▶ **Available records**:
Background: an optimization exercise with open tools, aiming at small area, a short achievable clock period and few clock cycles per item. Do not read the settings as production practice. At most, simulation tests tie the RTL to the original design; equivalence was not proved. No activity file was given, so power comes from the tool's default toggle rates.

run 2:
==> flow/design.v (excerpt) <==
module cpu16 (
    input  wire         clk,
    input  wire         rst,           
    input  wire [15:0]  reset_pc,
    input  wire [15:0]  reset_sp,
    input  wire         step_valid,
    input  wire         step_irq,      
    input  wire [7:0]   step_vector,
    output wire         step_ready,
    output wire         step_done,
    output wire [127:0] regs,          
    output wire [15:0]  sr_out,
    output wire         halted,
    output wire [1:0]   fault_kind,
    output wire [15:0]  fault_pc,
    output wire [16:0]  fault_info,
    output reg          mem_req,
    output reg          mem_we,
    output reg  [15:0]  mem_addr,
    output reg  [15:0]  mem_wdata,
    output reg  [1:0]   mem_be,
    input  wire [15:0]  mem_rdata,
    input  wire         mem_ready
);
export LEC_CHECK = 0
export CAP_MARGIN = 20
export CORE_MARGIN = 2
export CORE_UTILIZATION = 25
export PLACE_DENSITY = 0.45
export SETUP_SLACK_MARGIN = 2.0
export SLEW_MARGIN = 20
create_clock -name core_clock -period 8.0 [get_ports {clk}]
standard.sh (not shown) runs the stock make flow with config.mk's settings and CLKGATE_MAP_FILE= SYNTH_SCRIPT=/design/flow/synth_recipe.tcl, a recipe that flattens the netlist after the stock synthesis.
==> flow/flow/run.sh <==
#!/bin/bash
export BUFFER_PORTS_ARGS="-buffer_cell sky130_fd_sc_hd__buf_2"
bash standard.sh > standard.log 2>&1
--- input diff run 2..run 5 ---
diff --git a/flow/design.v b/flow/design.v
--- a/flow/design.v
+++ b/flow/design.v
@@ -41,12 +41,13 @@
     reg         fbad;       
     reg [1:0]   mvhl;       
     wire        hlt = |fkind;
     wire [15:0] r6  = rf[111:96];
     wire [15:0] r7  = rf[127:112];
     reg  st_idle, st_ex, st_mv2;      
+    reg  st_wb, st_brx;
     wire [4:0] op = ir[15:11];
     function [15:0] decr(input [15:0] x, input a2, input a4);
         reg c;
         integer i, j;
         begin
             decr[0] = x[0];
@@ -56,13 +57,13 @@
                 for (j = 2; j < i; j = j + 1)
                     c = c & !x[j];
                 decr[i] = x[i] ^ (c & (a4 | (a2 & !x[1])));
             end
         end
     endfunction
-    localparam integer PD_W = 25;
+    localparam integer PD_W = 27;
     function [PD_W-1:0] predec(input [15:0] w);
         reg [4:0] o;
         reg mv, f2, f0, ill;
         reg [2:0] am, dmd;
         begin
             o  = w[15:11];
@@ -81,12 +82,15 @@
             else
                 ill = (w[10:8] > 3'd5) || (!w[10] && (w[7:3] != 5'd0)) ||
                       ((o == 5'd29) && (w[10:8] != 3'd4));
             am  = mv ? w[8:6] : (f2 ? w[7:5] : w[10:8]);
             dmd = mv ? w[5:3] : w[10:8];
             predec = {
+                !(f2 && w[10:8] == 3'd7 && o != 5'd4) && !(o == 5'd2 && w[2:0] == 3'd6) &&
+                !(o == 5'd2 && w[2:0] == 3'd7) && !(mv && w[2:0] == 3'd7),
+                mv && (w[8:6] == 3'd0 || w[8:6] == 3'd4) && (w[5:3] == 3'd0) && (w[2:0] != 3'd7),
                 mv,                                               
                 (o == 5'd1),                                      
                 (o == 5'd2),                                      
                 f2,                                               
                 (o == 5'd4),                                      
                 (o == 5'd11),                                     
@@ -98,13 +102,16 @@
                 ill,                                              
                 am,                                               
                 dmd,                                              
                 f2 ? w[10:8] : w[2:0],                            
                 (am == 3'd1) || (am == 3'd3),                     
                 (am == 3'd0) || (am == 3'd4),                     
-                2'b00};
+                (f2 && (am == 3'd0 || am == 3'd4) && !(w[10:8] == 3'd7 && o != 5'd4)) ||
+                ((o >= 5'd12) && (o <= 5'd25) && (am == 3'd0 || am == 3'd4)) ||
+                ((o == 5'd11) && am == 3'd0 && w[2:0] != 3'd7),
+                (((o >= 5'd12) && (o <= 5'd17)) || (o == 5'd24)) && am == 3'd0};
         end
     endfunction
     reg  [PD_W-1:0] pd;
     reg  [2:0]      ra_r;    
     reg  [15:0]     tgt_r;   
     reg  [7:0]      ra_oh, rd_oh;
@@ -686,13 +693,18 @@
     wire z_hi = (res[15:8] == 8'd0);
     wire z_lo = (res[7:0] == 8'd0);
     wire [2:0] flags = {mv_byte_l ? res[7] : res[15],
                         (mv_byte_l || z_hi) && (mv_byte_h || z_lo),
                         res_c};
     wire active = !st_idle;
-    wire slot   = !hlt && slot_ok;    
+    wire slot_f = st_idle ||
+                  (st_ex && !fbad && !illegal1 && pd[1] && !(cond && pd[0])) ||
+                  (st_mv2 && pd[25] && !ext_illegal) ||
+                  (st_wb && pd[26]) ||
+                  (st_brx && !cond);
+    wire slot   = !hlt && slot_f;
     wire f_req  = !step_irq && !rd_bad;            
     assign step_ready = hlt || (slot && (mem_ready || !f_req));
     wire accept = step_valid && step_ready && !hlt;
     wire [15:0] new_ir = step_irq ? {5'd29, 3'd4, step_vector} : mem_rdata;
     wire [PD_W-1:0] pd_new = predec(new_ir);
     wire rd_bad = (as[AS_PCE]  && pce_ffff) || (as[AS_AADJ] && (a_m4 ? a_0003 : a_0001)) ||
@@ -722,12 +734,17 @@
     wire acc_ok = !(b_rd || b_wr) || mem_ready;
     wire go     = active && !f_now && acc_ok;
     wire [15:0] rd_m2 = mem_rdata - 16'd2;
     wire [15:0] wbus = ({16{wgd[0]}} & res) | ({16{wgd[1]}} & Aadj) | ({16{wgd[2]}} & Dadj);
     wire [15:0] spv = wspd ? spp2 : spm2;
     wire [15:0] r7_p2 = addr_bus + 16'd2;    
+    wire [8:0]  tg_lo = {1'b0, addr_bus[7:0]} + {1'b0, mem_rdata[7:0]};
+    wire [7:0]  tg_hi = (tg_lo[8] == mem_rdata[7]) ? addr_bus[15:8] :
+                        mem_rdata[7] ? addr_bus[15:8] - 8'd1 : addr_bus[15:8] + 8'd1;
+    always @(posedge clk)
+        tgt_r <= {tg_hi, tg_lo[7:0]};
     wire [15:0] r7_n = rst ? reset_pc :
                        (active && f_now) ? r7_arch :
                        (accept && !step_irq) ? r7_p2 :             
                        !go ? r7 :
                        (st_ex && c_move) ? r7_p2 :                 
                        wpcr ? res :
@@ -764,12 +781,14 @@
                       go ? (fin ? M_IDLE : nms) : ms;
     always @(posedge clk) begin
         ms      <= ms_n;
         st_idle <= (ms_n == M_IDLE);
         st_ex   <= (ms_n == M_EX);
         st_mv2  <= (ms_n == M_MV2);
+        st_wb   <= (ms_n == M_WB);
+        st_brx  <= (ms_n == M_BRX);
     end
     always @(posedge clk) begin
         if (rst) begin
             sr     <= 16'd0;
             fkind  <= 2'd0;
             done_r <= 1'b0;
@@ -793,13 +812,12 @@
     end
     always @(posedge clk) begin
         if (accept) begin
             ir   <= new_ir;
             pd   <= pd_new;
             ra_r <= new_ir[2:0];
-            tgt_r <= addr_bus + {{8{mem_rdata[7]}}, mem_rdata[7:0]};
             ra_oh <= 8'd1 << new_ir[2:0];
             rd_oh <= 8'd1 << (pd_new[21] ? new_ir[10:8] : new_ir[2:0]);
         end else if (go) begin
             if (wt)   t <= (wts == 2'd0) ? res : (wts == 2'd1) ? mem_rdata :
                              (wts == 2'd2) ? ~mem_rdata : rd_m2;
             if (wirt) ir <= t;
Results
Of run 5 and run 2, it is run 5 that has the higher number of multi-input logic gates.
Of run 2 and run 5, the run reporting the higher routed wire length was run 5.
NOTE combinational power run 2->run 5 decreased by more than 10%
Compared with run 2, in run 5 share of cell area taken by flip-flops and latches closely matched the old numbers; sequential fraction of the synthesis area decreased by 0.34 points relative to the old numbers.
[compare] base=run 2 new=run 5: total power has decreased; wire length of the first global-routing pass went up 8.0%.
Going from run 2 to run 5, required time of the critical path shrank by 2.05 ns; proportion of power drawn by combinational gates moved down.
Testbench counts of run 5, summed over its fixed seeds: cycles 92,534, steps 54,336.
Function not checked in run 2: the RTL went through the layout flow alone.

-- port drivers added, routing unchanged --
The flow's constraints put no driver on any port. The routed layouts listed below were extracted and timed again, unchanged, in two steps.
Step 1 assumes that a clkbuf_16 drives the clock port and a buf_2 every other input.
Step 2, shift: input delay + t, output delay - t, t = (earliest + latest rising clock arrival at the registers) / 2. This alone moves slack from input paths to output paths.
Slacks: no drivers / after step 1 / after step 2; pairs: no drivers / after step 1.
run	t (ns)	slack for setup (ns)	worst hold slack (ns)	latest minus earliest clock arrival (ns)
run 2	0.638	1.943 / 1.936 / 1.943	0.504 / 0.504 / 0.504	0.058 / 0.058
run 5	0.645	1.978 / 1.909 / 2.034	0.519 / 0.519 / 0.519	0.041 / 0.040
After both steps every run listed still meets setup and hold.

--

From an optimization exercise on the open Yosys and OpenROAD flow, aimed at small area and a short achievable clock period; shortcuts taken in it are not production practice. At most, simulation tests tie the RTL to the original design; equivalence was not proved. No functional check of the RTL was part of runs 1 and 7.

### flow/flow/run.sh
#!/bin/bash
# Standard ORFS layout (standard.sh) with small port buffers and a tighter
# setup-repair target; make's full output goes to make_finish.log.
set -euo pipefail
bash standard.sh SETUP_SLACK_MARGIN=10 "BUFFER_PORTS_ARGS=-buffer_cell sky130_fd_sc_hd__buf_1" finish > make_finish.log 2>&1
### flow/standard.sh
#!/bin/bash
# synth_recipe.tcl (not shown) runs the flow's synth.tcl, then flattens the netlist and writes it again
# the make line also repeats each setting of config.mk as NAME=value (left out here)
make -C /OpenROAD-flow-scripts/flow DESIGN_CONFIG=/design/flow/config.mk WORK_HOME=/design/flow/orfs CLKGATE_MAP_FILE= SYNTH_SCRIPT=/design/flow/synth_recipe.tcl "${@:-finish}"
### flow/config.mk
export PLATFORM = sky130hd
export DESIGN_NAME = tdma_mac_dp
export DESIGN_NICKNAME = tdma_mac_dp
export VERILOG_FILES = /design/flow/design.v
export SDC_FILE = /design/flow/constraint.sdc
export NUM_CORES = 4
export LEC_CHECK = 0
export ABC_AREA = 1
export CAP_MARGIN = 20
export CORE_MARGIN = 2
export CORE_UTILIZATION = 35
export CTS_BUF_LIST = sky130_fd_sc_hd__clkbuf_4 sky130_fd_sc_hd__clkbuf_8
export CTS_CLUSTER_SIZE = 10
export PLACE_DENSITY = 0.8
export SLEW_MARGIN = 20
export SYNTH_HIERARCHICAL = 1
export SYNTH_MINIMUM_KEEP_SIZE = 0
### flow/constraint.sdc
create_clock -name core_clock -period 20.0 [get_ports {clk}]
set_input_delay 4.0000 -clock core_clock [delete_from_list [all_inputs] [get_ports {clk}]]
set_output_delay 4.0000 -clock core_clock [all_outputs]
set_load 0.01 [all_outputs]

▶ **Work request**: Extract the lines of the preceding material that run from the line with "Background: an optimization" through the line with "create_clock -name core_clock -period 8.0", inclusive, reproducing them exactly and adding nothing.

▶ **Result of the exercise**:
Background: an optimization exercise with open tools, aiming at small area, a short achievable clock period and few clock cycles per item. Do not read the settings as production practice. At most, simulation tests tie the RTL to the original design; equivalence was not proved. No activity file was given, so power comes from the tool's default toggle rates.

run 2:
==> flow/design.v (excerpt) <==
module cpu16 (
    input  wire         clk,
    input  wire         rst,           
    input  wire [15:0]  reset_pc,
    input  wire [15:0]  reset_sp,
    input  wire         step_valid,
    input  wire         step_irq,      
    input  wire [7:0]   step_vector,
    output wire         step_ready,
    output wire         step_done,
    output wire [127:0] regs,          
    output wire [15:0]  sr_out,
    output wire         halted,
    output wire [1:0]   fault_kind,
    output wire [15:0]  fault_pc,
    output wire [16:0]  fault_info,
    output reg          mem_req,
    output reg          mem_we,
    output reg  [15:0]  mem_addr,
    output reg  [15:0]  mem_wdata,
    output reg  [1:0]   mem_be,
    input  wire [15:0]  mem_rdata,
    input  wire         mem_ready
);
export LEC_CHECK = 0
export CAP_MARGIN = 20
export CORE_MARGIN = 2
export CORE_UTILIZATION = 25
export PLACE_DENSITY = 0.45
export SETUP_SLACK_MARGIN = 2.0
export SLEW_MARGIN = 20
create_clock -name core_clock -period 8.0 [get_ports {clk}]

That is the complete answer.